Congress Ends 20-Year Ban on Syringe Exchange Funding
Posted Dec 14 2009 7:43am
Over the weekend, Congress passed an appropriations bill, including language that will end the 20-year ban on federal funding for syringe exchange programs (SEPs). These programs are shown to effectively reduce new HIV infections among intravenous drug users, and to provide avenues to get otherwise hard to reach HIV-positive people into care.

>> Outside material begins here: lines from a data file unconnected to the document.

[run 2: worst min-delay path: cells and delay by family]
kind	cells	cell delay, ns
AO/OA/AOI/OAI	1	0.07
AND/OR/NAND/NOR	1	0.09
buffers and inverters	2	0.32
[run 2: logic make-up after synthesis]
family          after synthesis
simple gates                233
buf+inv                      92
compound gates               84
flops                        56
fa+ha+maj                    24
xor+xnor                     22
--- src/slc_pkg.sv ---
// Constants and types shared by the stack limit checker.
// Behaviour
// - Stack pointer names next free word, grows upward.
// - Push uses then increments; pop decrements then uses.
// - Call pushes upper PC word with MSb zero.
// - Exception push joins status low byte to PC.
// - Limit register undefined after reset; software loads. Reset here loads LIMIT_RESET, 16'hFFFE.
// - Limit bit zero always reads zero.
// - Every stack-pointer address compared with limit.
// - Push at limit passes; next push traps.
// - Address below floor raises underflow trap.
package slc_pkg;

    // ****************************************
    // Constants
    // ****************************************
    localparam int unsigned DATA_W = 16;
    localparam int unsigned PC_W = 24;
    localparam logic [15:0] STACK_FLOOR = 16'h0800;
    localparam logic [15:0] WORD_STEP = 16'h0002;
    localparam logic [15:0] SP_RESET = 16'h0800;
    localparam logic [15:0] LIMIT_RESET = 16'hFFFE;
    localparam logic [15:0] ZERO_WORD = 16'h0000;

    // ****************************************
    // Types
    // ****************************************
    typedef enum logic [2:0] {
        OP_PUSH = 3'b000,
        OP_POP = 3'b001,
        OP_CALL = 3'b010,
        OP_EXC = 3'b011,
        OP_READ = 3'b100,
        OP_WRITE = 3'b101
    } slc_op_t;

    typedef enum logic [0:0] {
        ST_IDLE = 1'b0,
        ST_UPPER = 1'b1
    } slc_state_t;

    typedef struct packed {
        slc_state_t st;
        logic [15:0] sp;
        logic [15:0] lim;
        logic [15:0] upper;
        logic [15:0] addr;
        logic [15:0] wdata;
        logic we;
        logic re;
        logic err;
        logic ovf;
        logic unf;
    } slc_regs_t;

endpackage

--- src/slc_chk_if.sv ---
// Interface between the sequencer and the bounds comparator.
`timescale 1ns/1ps
`default_nettype none
interface slc_chk_if;
    logic [15:0] ea;
    logic [15:0] lim;
    logic over;
    logic under;
    modport seq (output ea, output lim, input over, input under);
    modport cmp (input ea, input lim, output over, output under);
endinterface
`default_nettype wire

--- src/slc_bound_cmp.sv ---
// Bounds comparator for stack effective addresses.
`timescale 1ns/1ps
`default_nettype none
module slc_bound_cmp
    import slc_pkg::*;
(
    // Clock and reset for checking.
    input wire logic clk,
    input wire logic rst_n,
    // Address and limit.
    slc_chk_if.cmp chk
);

    // ****************************************
    // Comparison
    // ****************************************
    // Above the limit is overflow; below the floor is underflow.
    assign chk.over = (chk.ea > chk.lim);
    assign chk.under = (chk.ea < STACK_FLOOR);

    // ****************************************
    // Checks
    // ****************************************
    a_cmp_limit_eq: assert property (@(posedge clk) disable iff (!rst_n)
        (chk.ea == chk.lim) |-> !chk.over)
        else $error("Address equal to limit flagged as overflow.");

    a_cmp_floor: assert property (@(posedge clk) disable iff (!rst_n)
        (chk.ea < STACK_FLOOR) |-> chk.under)
        else $error("Address below floor not flagged.");

endmodule
`default_nettype wire

--- src/flat_wrapper.sv ---
// flat-port wrapper written by rule: the top's interface ports become plain ports
module slc_bound_cmp_flat import slc_pkg::*;
  (clk, rst_n, chk_ea, chk_lim, chk_over, chk_under);
  slc_chk_if chk_i ();
  input wire logic clk;
  input wire logic rst_n;
  input wire logic [$bits(chk_i.ea)-1:0] chk_ea;
  input wire logic [$bits(chk_i.lim)-1:0] chk_lim;
  output wire logic [$bits(chk_i.over)-1:0] chk_over;
  output wire logic [$bits(chk_i.under)-1:0] chk_under;
  assign chk_i.ea = chk_ea;
  assign chk_i.lim = chk_lim;
  assign chk_over = chk_i.over;
  assign chk_under = chk_i.under;
  slc_bound_cmp u_core (.clk(clk), .rst_n(rst_n), .chk(chk_i));
endmodule
--- config.mk ---
export PLATFORM = sky130hd
export DESIGN_NAME = slc_bound_cmp_flat
export DESIGN_NICKNAME = d
export VERILOG_FILES = /design/src/slc_pkg.sv /design/src/slc_chk_if.sv /design/src/slc_bound_cmp.sv /design/src/flat_wrapper.sv
export SDC_FILE = /design/constraint.sdc
export NUM_CORES = 1
export LEC_CHECK = 0
export BUFFER_PORTS_ARGS = -buffer_cell sky130_fd_sc_hd__buf_2
export CORE_AREA = 5 5 42 44
export DETAILED_ROUTE_END_ITERATION = 10
export DIE_AREA = 0 0 47 49
export PLACE_DENSITY = 0.78
export SETUP_SLACK_MARGIN = 0.05
export SLEW_MARGIN = 10
export SYNTH_ARGS = -nofsm -noshare
export SYNTH_HDL_FRONTEND = slang
export SYNTH_SLANG_ARGS = --single-unit
--- constraint.sdc ---
create_clock -name vclk -period 2.7
set_input_delay 0.54 -clock vclk [all_inputs]
set_output_delay 0.54 -clock vclk [all_outputs]
set_load 0.03 [all_outputs]
==> results of run 1 <==
[stage by stage]
step | setup WS (ps) | area [um2]
after floorplan | 361 | 418
after global placement | 182 | 608
after detailed placement | 143 | 608
after CTS | 143 | 608
after global routing | 93.0 | 608
final | 165 | 608
[layer usage]
layer  track usage  vias to the layer above  wire length, um
li1              -                      270                -
met1        0.0913                      210              383
met2         0.176                       21              549
met3       0.00369                        0              107
met4             0                        0                0
met5             0                        -                0
[synth_stat cells]
library cell	number
ha_1	16
nor4_2	1
a21oi_1	6
a21boi_2	1
nand2_1	3
o31a_1	1
nor2b_1	1
and2_1	1
or4_1	1
a21o_1	1
a221o_1	1
nor2_1	2
o21ai_0	2
inv_1	16
nand3_1	2
nand4_1	3
[cells in the final DEF, fill, tap and decap left out]
master | netlist | routed
a21o_1 | 1 | 1
nor2_1 | 2 | 2
nand3_1 | 2 | 2
nor2b_1 | 1 | 1
a221o_1 | 1 | 1
o31a_1 | 1 | 1
or4_1 | 1 | 1
nor4_2 | 1 | 1
nand2_1 | 3 | 3
o21ai_0 | 2 | 2
and2_1 | 1 | 1
a21oi_1 | 6 | 6
nand4_1 | 3 | 3
ha_1 | 16 | 16
inv_1 | 16 | 16
a21boi_2 | 1 | 1
buf_2 | 0 | 34
[power breakdown]
| part | internal [mW] | leakage [nW] | switching (mW) | total [mW] |
|---|---|---|---|---|
| sequential | 0 | 0 | 0 | 0 |
| combinational | 0.0412 | 0.392 | 0.0388 | 0.0800 |
| clock | 0 | 0 | 0 | 0 |
[logic make-up (layout without fill, tap and decap cells)]
family,count (synthesis),in the layout,synth area share
adders and majority gates,16,16,0.479
buffers and inverters,16,50,0.144
and+or+nand+nor,14,14,0.192
AOI/OAI and AO/OA,12,12,0.186
[worst paths after layout]
path	from	endpoint	slack (ps)	depth (start not counted)
hold / removal	chk_ea[15]	chk_under	1380	3
setup / recovery	chk_lim[14]	chk_over	160	8
[cell type report]
class	instances	area [um2]	area share
repair buffers	34	170	0.280
inverters	16	60.1	0.0988
well taps	16	20.0	0.0329
multi-input cells	42	358	0.588
[worst max-delay path, delay by kind of cell]
family                     cells  cell delay [ps]
AOI/OAI and AO/OA              3              790
and+or+nand+nor                1               70
buffers and inverters          3              270
adders and majority gates      1              310
==> qor_table.md, run 1 <==
| Group | Result | Reported |
|:---|:---|:---|
| route | Number of DRC violations after detailed-routing iteration 0 | 0 |
| floorplan | Total die area | 0.00230 mm2 |
| route | Drc violations | 0 |
| timing | Slew at the pin closest to its max-slew limit | 232 ps |
| clocking | Setup Fix Bufs, Post-CTS | 0 |
| layout | Filler instances | 172 |
| global route | Global-route wire length before repair | 1.61 mm |
| yosys | Distinct cell type count after synthesis | 16 |
| floorplan | Core Region | 0.00140 mm2 |
| global route | Number of global-route vias before repair | 483 |
| yosys | Yosys warnings | 0 |
| layout | Non-filler cells in the finished layout | 108 |
| flow run | Maxcap violations | 0 |
| route | Avg Vias per Cell | 4.64 |
| clocking | Number of buffers inserted for hold repair after clock tree synthesis | 0 |
| timing | RSZ-0062 raised after global routing | false |
| floorplan | Count of standard-cell rows | 14 |
| worst setup path | Data arrival time of the worst path | 2000 ps |
| global route | Overall fraction of global-route tracks in use | 0.0849 |
| timing | Normalized max-slew margin | 0.844 |
| timing | Worst hold margin | 1380 ps |
| worst setup path | Critical path's most frequent cell | buf_2 |
| layout | Number of clock buffer instances in the layout | 0 |
| floorplan | Die height | 49 um |
| floorplan | Ports placed on the boundary | 36 |
| worst setup path | Cell type of the slowest stage on the worst timing path | a221o_1 |
| layout | Number of inserted diodes | 0 |
| layout | Sequential cell count | 0 |
| yosys | Leading cell types by total area after synthesis | ha_1 48%, inv_1 14%, a21oi_1 7.2% |
| route | Post-route ant nets | 0 |
| timing | Final setup violating endpoints | 0 |
| layout | Sequential cell area | 0 um2 |
| worst setup path | Peak per-stage delay on the critical path | 340 ps |
| yosys | Portion of the post-synthesis area used by sequential elements | 0 |
| route | Pre-Repair DR Iteration Count | 1 |
| power | Total power | 80.0 uW |
| clocking | Cts repair resizes | 0 |
| timing | Final count of pins violating max slew | 0 |
| timing | Crit share post-route | 0.939 |
| layout | Final layout net count | 144 |
| timing | Maximum clock rate | 394 MHz |
| placement | HPWL after detailed placement | 1.02 mm |
| yosys | Cell area after technology mapping | 418 um2 |
| global route | Maximum number of pins on one net before global-route repair | 4 |
| route | Total Routed Length | 1.04 mm |
| timing | Tmin final | 2540 ps |
| placement | Number of instances in the placed design | 108 |
| timing | Count of endpoints failing hold in the final timing report | 0 |
| worst setup path | Crit-path cells | buf_2, inv_1, ha_1, a21oi_1, nand2_1, a221o_1, o31a_1, buf_2 |
| floorplan | Initial Util | 0.298 |
| yosys | Post-synthesis cell count | 58 |
| status | Run status | complete, no violations |
| worst setup path | Sort of element at the end of the critical path | output pin |
| layout | Area added between synthesis and finish | 45.5% |
| layout | Final core area utilization | 0.434 |
| yosys | Nets in the synthesized netlist | 108 |
| power | Static leakage | 0.392 nW |
| placement | Total of buffers placed on input and output ports | 34 |
| global route | Number of antenna violations at the first check in global routing | 0 |
| power | Power per unit of standard cell area | 132 mW/mm2 |
| timing | TNS Setup | 0 ps |
| yosys | Top cell type by total area after synthesis | ha_1 |
| worst setup path | Classification of the worst setup path | input pin to output pin |
| power | Peak ir drop on the vdd network | 0.0515 mV |
| route | Drt wl/cell | 9.62 um |
| worst setup path | Largest fanout of any net on the critical path | 3 |
| placement | Placer congestion estimate | 0.710 |
| yosys | Average instance area after synthesis | 7.21 um2 |
| layout | Share of post-route cells with drive strength above 1 | 0.391 |
| yosys | Top cell type's share of synthesized area | 0.479 |
| floorplan | DIE WIDTH | 47 um |
| global route | Total gr overflow | 0 |
| worst setup path | Required @ worst endpoint | 2160 ps |
| route | Number of vias after detailed routing | 501 |
| worst setup path | Kind of launch point of the worst setup path | input pin |
| min path | Worst hold path type | input pin to output pin |
Power figures use the tool's default switching activity.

AIDS Action Applauds Congress for Historic End to Twenty Year Ban on the Use of Federal Funds for Syringe Exchange
WASHINGTON, December 13, 2009 – The Senate, in a 57-35 vote on a six bill appropriations “minibus,” agreed to end the ban on the use of federal funds for syringe exchange. Additionally they agreed to allow Washington D.C. to use its own local funds for syringe exchange and to use federal funding under the same conditions as other jurisdictions. The House voted on the package on Thursday. Ending the ban on the use of federal funding for syringe exchange is a long overdue change advocated by the HIV/AIDS, hepatitis, public health and syringe exchange communities for nearly 20 years. Numerous scientific papers, including eight federal studies, show that syringe exchange reduces bloodborne disease including HIV/AIDS and hepatitis, does not increase substance abuse and helps connect drug users to treatment for infectious disease and substance abuse. More than 8000 people in the U.S. are directly or indirectly infected by HIV and more than 12,000 people are infected with viral hepatitis through injection drug use each year.

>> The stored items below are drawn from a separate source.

<file path="src/include/lsp_pkg.sv">
// package for the lcd-shared io port: register map, reset values, carriers
package lsp_pkg;
  localparam int unsigned LSP_ADDR_W = 2;
  localparam int unsigned LSP_DATA_W = 8;
  // register indices (byte-wide plain port, one register per address)
  localparam logic [1:0] LSP_ADDR_PIN_VALUE = 2'h0;
  localparam logic [1:0] LSP_ADDR_OUT_LATCH = 2'h1;
  localparam logic [1:0] LSP_ADDR_DIRECTION = 2'h2;
  localparam logic [1:0] LSP_ADDR_SEG_ENABLE = 2'h3;
  // values after reset: all inputs, no segments
  localparam logic [7:0] LSP_RESET_LATCH = 8'h00;
  localparam logic [7:0] LSP_RESET_DIR = 8'hff;
  localparam logic [7:0] LSP_RESET_SEG = 8'h00;
  // segment numbering of the shared pads
  localparam int unsigned LSP_SEG_BASE = 32;
  localparam int unsigned LSP_SEG_TOP = 39;
  // register bus request carrier
  typedef struct packed {
    logic [1:0] addr;
    logic [7:0] wdata;
    logic wr;
    logic rd;
  } lsp_bus_req_t;
  // pad drive carrier, one bit per pin
  typedef struct packed {
    logic [7:0] dout;
    logic [7:0] oe;
    logic [7:0] seg_sel;
  } lsp_pad_t;
endpackage : lsp_pkg

</file>
<file path="src/hdl/lsp_sync.sv">
// two-flop synchroniser for the pad inputs
`timescale 1ns/1ns
module lsp_sync #(
  parameter int unsigned WIDTH = 8
) (
  input wire logic clk,
  input wire logic reset,
  input wire logic clk_en,
  input wire logic [WIDTH-1:0] async_in,
  output logic [WIDTH-1:0] sync_out
);
  // first stage, read only by the second stage
  logic [WIDTH-1:0] meta_reg;

  initial begin
    if (WIDTH < 1) begin
      $error("lsp_sync: WIDTH must be at least 1");
    end
  end

  // both stages frozen while clock enable is low
  always_ff @(posedge clk or posedge reset) begin
    if (reset) begin
      meta_reg <= '0;
      sync_out <= '0;
    end else if (clk_en) begin
      meta_reg <= async_in;
      sync_out <= meta_reg;
    end
  end
endmodule : lsp_sync

</file>
<file path="src/hdl/lsp_port.sv">
// eight-bit general io port whose pads are shared with lcd segments 32..39
`timescale 1ns/1ns
// Summary of operation
// - output pin drives latch bit when segment off
// - direction set: schmitt input read as pin value
// - segment enabled: segment owns pad, direction ignored
// - pins 0..3 carry segments 32..35 ascending
// - pins 4..7 carry segments 39..36 reversed
// - io function only while segment enable clear
module lsp_port #(
  parameter int unsigned PIN_COUNT = 8
) (
  input wire logic clk,
  input wire logic reset,
  input wire logic clk_en,
  input wire lsp_pkg::lsp_bus_req_t bus_req,
  output logic [7:0] bus_rdata,
  input wire logic [7:0] schmitt_input,
  input wire logic [7:0] lcd_segment_in,
  output logic [7:0] digital_output,
  output logic [7:0] digital_output_en,
  output logic [7:0] analog_segment_output,
  output logic [7:0] analog_segment_sel
);
  import lsp_pkg::*;

  // software-visible registers
  logic [7:0] port_output_latch_reg;
  logic [7:0] port_direction_reg;
  logic [7:0] segment_enable_upper_reg;
  // pad level after synchronising
  logic [7:0] pin_sync;
  // segment line per pin, pad order
  logic [7:0] seg_by_pin;
  // enable bits remapped to pad order
  logic [7:0] seg_en_by_pin;
  // pad drive computed each cycle
  lsp_pad_t pad_next;
  // pin value seen by software
  logic [7:0] pin_value;

  initial begin
    if (PIN_COUNT != 8) begin
      $error("lsp_port: only an eight-pin port is supported");
    end
  end

  // pad inputs come from outside the clock domain
  lsp_sync #(
    .WIDTH(8)
  ) u_sync (
    .clk(clk),
    .reset(reset),
    .clk_en(clk_en),
    .async_in(schmitt_input),
    .sync_out(pin_sync)
  );

  // pad mapping: enable register bit k names segment 32+k
  genvar g;
  generate
    for (g = 0; g < 8; g++) begin : g_map
      if (g < 4) begin : g_low
        // pin g carries segment 32+g
        assign seg_by_pin[g] = lcd_segment_in[g];
        assign seg_en_by_pin[g] = segment_enable_upper_reg[g];
      end else begin : g_high
        // pin g carries segment 39-(g-4) = enable bit 11-g
        assign seg_by_pin[g] = lcd_segment_in[11-g];
        assign seg_en_by_pin[g] = segment_enable_upper_reg[11-g];
      end
    end
  endgenerate

  // pad ownership: segment wins over direction and latch
  always_comb begin
    pad_next.seg_sel = seg_en_by_pin;
    pad_next.oe = ~port_direction_reg & ~seg_en_by_pin;
    pad_next.dout = port_output_latch_reg & pad_next.oe;
  end

  // a pin owned by a segment reads as zero, io is not available there
  assign pin_value = pin_sync & ~seg_en_by_pin;

  // register writes; reset leaves every pin an input
  always_ff @(posedge clk or posedge reset) begin
    if (reset) begin
      port_output_latch_reg <= LSP_RESET_LATCH;
      port_direction_reg <= LSP_RESET_DIR;
      segment_enable_upper_reg <= LSP_RESET_SEG;
    end else if (clk_en && bus_req.wr) begin
      unique case (bus_req.addr)
        // writing the pin value register writes the latch
        LSP_ADDR_PIN_VALUE: port_output_latch_reg <= bus_req.wdata;
        LSP_ADDR_OUT_LATCH: port_output_latch_reg <= bus_req.wdata;
        LSP_ADDR_DIRECTION: port_direction_reg <= bus_req.wdata;
        LSP_ADDR_SEG_ENABLE: segment_enable_upper_reg <= bus_req.wdata;
      endcase
    end
  end

  // read data one cycle after the strobe, zero after an enabled cycle without one, held while clock enable is low
  always_ff @(posedge clk or posedge reset) begin
    if (reset) begin
      bus_rdata <= 8'h00;
    end else if (clk_en) begin
      if (bus_req.rd) begin
        unique case (bus_req.addr)
          LSP_ADDR_PIN_VALUE: bus_rdata <= pin_value;
          LSP_ADDR_OUT_LATCH: bus_rdata <= port_output_latch_reg;
          LSP_ADDR_DIRECTION: bus_rdata <= port_direction_reg;
          LSP_ADDR_SEG_ENABLE: bus_rdata <= segment_enable_upper_reg;
        endcase
      end else begin
        bus_rdata <= 8'h00;
      end
    end
  end

  // pad outputs registered; one cycle after a register write they follow
  always_ff @(posedge clk or posedge reset) begin
    if (reset) begin
      digital_output <= 8'h00;
      digital_output_en <= 8'h00;
      analog_segment_output <= 8'h00;
      analog_segment_sel <= 8'h00;
    end else if (clk_en) begin
      digital_output <= pad_next.dout;
      digital_output_en <= pad_next.oe;
      // segment level only passed while the segment owns the pad
      analog_segment_output <= seg_by_pin & pad_next.seg_sel;
      analog_segment_sel <= pad_next.seg_sel;
    end
  end
endmodule : lsp_port

</file>
<file path="config.mk">
export PLATFORM = sky130hd
export DESIGN_NAME = lsp_port
export DESIGN_NICKNAME = d
export VERILOG_FILES = /design/src/include/lsp_pkg.sv /design/src/hdl/lsp_sync.sv /design/src/hdl/lsp_port.sv
export SDC_FILE = /design/constraint.sdc
export NUM_CORES = 1
export LEC_CHECK = 0
export ABC_CLOCK_PERIOD_IN_PS = 2500
export BUFFER_PORTS_ARGS = -buffer_cell sky130_fd_sc_hd__buf_2
export CAP_MARGIN = 30
export CORE_ASPECT_RATIO = 0.7
export CORE_MARGIN = 1
export CORE_UTILIZATION = 49
export CTS_CLUSTER_SIZE = 16
export DETAILED_ROUTE_END_ITERATION = 7
export PLACE_DENSITY = 0.76
export RECOVER_POWER = 50
export SYNTH_ARGS = -nofsm -noshare
export SYNTH_HDL_FRONTEND = slang
export SYNTH_SLANG_ARGS = --single-unit
</file>
<file path="constraint.sdc">
create_clock -name clk -period 2.5 [get_ports clk]
set_clock_uncertainty 0.1 [all_clocks]
set_input_delay 0.25 -clock clk [delete_from_list [all_inputs] [get_ports clk]]
set_output_delay 0.25 -clock clk [all_outputs]
set_load 0.005 [all_outputs]
</file>
Word-level counts from Yosys, hierarchy flattened
Index checks and enable logic that the tools add are counted.
W data, S select, Z words.
{"block": "totals", "register_bits": 80, "inputBits": 31, "out_inout_bits": 40, "elab_cells": 27}
{"block": "classes", "eq_ne": 3, "mux": 2, "bitwise_logic": 6, "n_reduce_logical": 6}
{"cell": "$and A8 B8 Y8", "count": 4}
{"cell": "$pmux W8 S4", "count": 1}
{"cell": "$not A8 Y8", "count": 2}
{"cell": "$mux W8", "count": 1}
{"cell": "$reduce_and A2 Y1", "count": 3}
{"cell": "$eq A2 B2 Y1 const B", "count": 2}
{"cell": "$eq A2 B1 Y1 const B", "count": 1}
{"cell": "$logic_not A2 Y1", "count": 1}
{"cell": "$reduce_or A2 Y1", "count": 1}
{"cell": "$logic_and A1 B1 Y1", "count": 1}

Depth between registers and ports, before layout
{"block": "logic_depth", "word_depth": 4, "depth_mapped": 5, "ltp_nobuf": 3}

Hierarchy
A second synthesis with hierarchy kept.
{"block": "hier_totals", "hier_cells": 251, "hier_area_um2": 3400.8}
{"mod": "lsp_port", "instances": 1, "cells_per_inst": 216, "area_each_um2": 2747.6}
{"mod": "lsp_sync", "instances": 1, "cells_per_inst": 35, "area_each_um2": 653.1}

Least setup slack after synthesis
No wires, ideal clock.
{"block": "synth_timing", "path_kind": "input to register", "start": "input clk_en", "end": "register u_sync.meta_reg[7]", "setup_time_ns": 0.125, "arrival_ns": 0.947, "slack_ns": 1.328, "cell_stages": 4, "cell_sequence": "buf_6 buf_6 buf_6 mux2_2"}
{"element": "start: declaration", "line_no": "lsp_port.sv:15", "rtl": "input wire logic clk_en,"}
{"element": "end signal: assignment", "line_no": "lsp_sync.sv:27", "rtl": "meta_reg <= async_in;"}
{"element": "end: declaration", "line_no": "lsp_sync.sv:13", "rtl": "logic [WIDTH-1:0] meta_reg;"}
No word-level cell between the ends.

==> impl_metrics.env <==
export IMPL_dp_slack_ns=0.658
export IMPL_dieArea_um2=7200
export IMPL_worst_slew_pin_slew_ns=1.48
export IMPL_cts_root_buf="clkbuf_8"
export IMPL_yosys_warnings=0
export IMPL_hold_depth=2
export IMPL_start_kind="primary input"
export IMPL_clock_sinks=80
export IMPL_worst_slack_ns=0.740
export IMPL_cts_tree="yes"
export IMPL_holdPathEnd="u_sync.meta_reg[1]"
export IMPL_fillers=559
export IMPL_pwr_density_cell_nw_per_um2=830
export IMPL_hold_viol=0
export IMPL_drc_errors=0
export IMPL_min_period_ns=1.76
export IMPL_crit_reg2reg_capture="bus_rdata[7]"
export IMPL_drv_slew=0
export IMPL_grt_pass1_wl_um=11100
export IMPL_rows=24
export IMPL_critPathCaptureType="asynchronous set/reset pin"
export IMPL_core_um2=6430
export IMPL_grt_overflow=0
export IMPL_port_buffers=70
export IMPL_syn_nets=281
export IMPL_dieHeight_um=71.3
export IMPL_first_iter_violations=62
export IMPL_hold_path_class="in2reg"
export IMPL_dr_total_vias=2199
export IMPL_routedWlPerCell_um=15.5
export IMPL_grt_setup_unrepaired="no"
export IMPL_slew_limit_headroom_pct=0.840
export IMPL_ant_nets=0
export IMPL_synthesis_area_um2=3360
export IMPL_rrSetupSlack_ns=1.36
export IMPL_dp_hpwl_um=4420
export IMPL_yosysTopAreaCellShare_pct=53.6
export IMPL_min_from="schmitt_input[1]"
export IMPL_maxCapViolCount=1
export IMPL_antenna_found_initial=0
export IMPL_avgViaCountPerCell=5.25
export IMPL_reg2reg_from="segment_enable_upper_reg[4]"
export IMPL_fin_nets=354
export IMPL_clock_path_buffers=2
export IMPL_area_growth_syn_to_layout_pct=18.6
export IMPL_violations="max-capacitance violations"
export IMPL_grt_max_degree=48
export IMPL_ioPinCount=71
export IMPL_fin_setup_tns_ns=0
export IMPL_synth_area_leaders="dfrtp_1, mux2_2, dfstp_2"
export IMPL_htree_num_levels=3
export IMPL_clkLatencyLatePin_ns=0.35
export IMPL_gp_congestion=0.737
export IMPL_reg2regPathDepth=3
export IMPL_yosysTopAreaCell="dfrtp_1"
export IMPL_grt_pass1_vias=2213
export IMPL_avgSynthCellArea_um2=13.5
export IMPL_first_pass_iters=4
export IMPL_final_cell_mix="dfrtp_1, mux2_2, buf_2"
export IMPL_layout_commonest_cell="dfrtp_1"
export IMPL_status="finished with violations"
export IMPL_synth_cells=250
export IMPL_power_leakage_nw=1.85
export IMPL_synth_cell_types=19
export IMPL_die_w_um=101
export IMPL_worstSetupPathType="in2async"
export IMPL_grt_use_total_pct=20.8
export IMPL_crit_arrival_ns=2.13
export IMPL_routed_wl_um=6500
export IMPL_ys_seq_area_share_pct=59.8
export IMPL_cts_resized=0
export IMPL_crit_required_ns=2.87
export IMPL_floorplan_initialDensity_pct=52.3
export IMPL_setup_viol=0
export IMPL_clk_pin_slew_ns=0.08
export IMPL_cts_setup_buffers=0
export IMPL_cp_max_fo=47
export IMPL_max_freq_ghz=0.568
export IMPL_ir_drop_uv=485
export IMPL_synth_seq_cells=80
export IMPL_finalCritPeriodShare_pct=70.4
export IMPL_layout_drive_gt1_share_pct=43.0
export IMPL_ctsHoldBuffers=1
export IMPL_numCtsBuffers=9
export IMPL_num_antenna_cells=0
kinds of logic after synthesis:
family / share of synthesized area, %
buf+inv: 4.72
flops: 59.8
simple gates: 8.07
compound gates: 6.25
mux: 21.1
stage by stage:
step                area, um2  utilization [%]  total power [mW]  cells  hold WS (ns)
global route             3990             62.1              3.50    419       0.00683
finish                   3990             62.1              3.31    419        0.0245
global placement         3780             58.8              2.31    402         0.228
CTS                      4010             62.4              3.36    419        0.0112
floorplan                3360                -              2.08    250         0.300
detailed placement       3780             58.8              2.35    402         0.232
metal layers:
metal | vias up | global-route usage (%) | routed length [um] | share of wire (%)
met4 | 0 | 5.31 | 80 | 1.2
met2 | 63 | 31.7 | 2920 | 45
met5 | - | 0 | 0 | 0
li1 | 1036 | - | - | -
met3 | 12 | 7.80 | 346 | 5.3
met1 | 1088 | 28.5 | 3150 | 48
worst max path at each step:
| stage | to | slack (ns) | from | cells after the start |
|---|---|---|---|---|
| after CTS | bus_rdata[2] | 1.01 | clk_en | 3 |
| final | port_direction_reg[7] | 0.74 | reset | 4 |
| after floorplan | analog_segment_output[0] | 0.11 | reset | 1 |
| after global routing | port_direction_reg[7] | 0.51 | reset | 4 |
| after detailed placement | bus_rdata[2] | 0.66 | clk_en | 3 |
| after global placement | bus_rdata[0] | 0.73 | clk_en | 3 |
synth_stat cells:
cell type / count
nand3b_2: 1
dfrtp_1: 72
buf_4: 2
nand4_4: 1
o21ai_0: 16
nand3b_4: 1
inv_1: 17
nor2_1: 16
nand3_1: 17
a22oi_1: 8
nand4b_4: 1
buf_6: 5
o221ai_1: 8
buf_2: 4
dfstp_2: 8
mux2i_1: 8
mux2_2: 56
buf_1: 1
nand2b_1: 8
critical path: stages:
cell,delay [ns]
dlygate4sd3_1,0.53
buf_2,0.12
clkinvlp_2,0.85
buf_12,0.34
where the power goes:
group / internal (mW) / total [mW] / switching (mW)
sequential: 1.56 / 1.74 / 0.178
combinational: 0.315 / 0.565 / 0.250
clock: 0.570 / 1.01 / 0.436
total: 2.44 / 3.31 / 0.864
area by class of cell:
type                    instances  area, um2  share of cell area, %
clock buffers                  14        183                   4.58
clock inverters                 2       35.0                  0.879
inverters                      17       65.1                   1.63
multi-input cells             141       1190                   29.9
flip-flops and latches         80       2010                   50.5
well taps                      91        114                   2.86
repair buffers                 74        387                   9.70
Power figures use the tool's default switching activity.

The provision allows the distribution of syringes through syringe exchange as long as local public health or local law enforcement authorities do not object to a specific location as being inappropriate for distribution. The language regarding local authorities replaced a “1000 foot provision” which would have restricted syringe exchange within 1000 feet of schools, parks, day care centers, swimming pools, video arcades, and youth centers and which was ultimately not included in the final bill. AIDS Action applauded the change saying that implementation of the 1000 foot restriction would have been impossible.
“After 20 years of work, this historic vote finally signals that the United States now fully accepts the evidence of eight federal studies that syringe exchange reduces the incidence of HIV/AIDS and does not increase substance abuse,” said Rebecca Haag, AIDS Action’s Executive Director adding that she hoped the change in policy would send a signal to the world that syringe exchange was an important part of comprehensive HIV/AIDS and viral hepatitis prevention policies. “AIDS Action calls on the President to sign and implement this legislation in the U.S. and to ensure that the State Department allows funding from the President’s Emergency Plan for AIDS Relief (PEPFAR) to go to syringe exchange in countries that need it. Tens of thousands of infections worldwide could be prevented by ensuring that people who inject drugs use only clean syringes,” she said.
The victory in the House was especially exciting since versions of the ban date back more than 20 years. AIDS Action’s records show the first version of the ban was enacted in the “Health Omnibus Programs Extension” was enacted in 1988. The funding ban found in the Labor-HHS and the Washington, DC appropriations bills back to 1990. AIDS Action and numerous other HIV/AIDS, hepatitis, syringe exchange, harm reduction, public health, religious and civil rights organizations have been working to end the ban ever since.
AIDS Action Council thanked the Senate Majority Leader, Harry Reid, (D-NV) along with Speaker of the House Nancy Pelosi (D-CA). Additionally AIDS Action thanked Senate appropriators including Committee Chair Daniel Inouye (D-HA), Labor-HHS Subcommittee Chair Tom Harkin (D-IA), and Financial Services Subcommittee Chair Richard Durbin (D-IL) along with their House counterparts, Committee Chair David Obey (D-WI) and Financial Services Subcommittee Chair Jose Serrano (D-NY). AIDS Action Council also sent their thanks to the numerous Republican and Democratic Members of the House and Senate who worked or voted in support of the issue.
“Thanks to Majority Leader Reid, Speaker Pelosi, and the bipartisan support of Senators and Representatives throughout the U.S. Congress we will finally be able to use syringe exchange to lower the incidence of HIV and viral hepatitis in the communities most affected by injection drug use,” said Ronald Johnson, Deputy Executive Director of AIDS Action Council. “We send our thanks and gratitude to the hundreds if not thousands of people throughout the United States who have worked so hard for 20 years in this simple effort to get the U.S. to follow the science change the law in order to lower the rates of HIV,” he said.
The bill is likely to be signed by the President and enacted into law before December 18th, 2009.
AIDS Action Council strives to end the HIV epidemic by advancing public policies that prevent new infections, provide care for people living with HIV, and support the search for a cure. AIDS Action serves as the national voice for AIDS service organizations, health departments, and a diverse network of community-based organizations across the country that provide services for people living with or affected by HIV infection.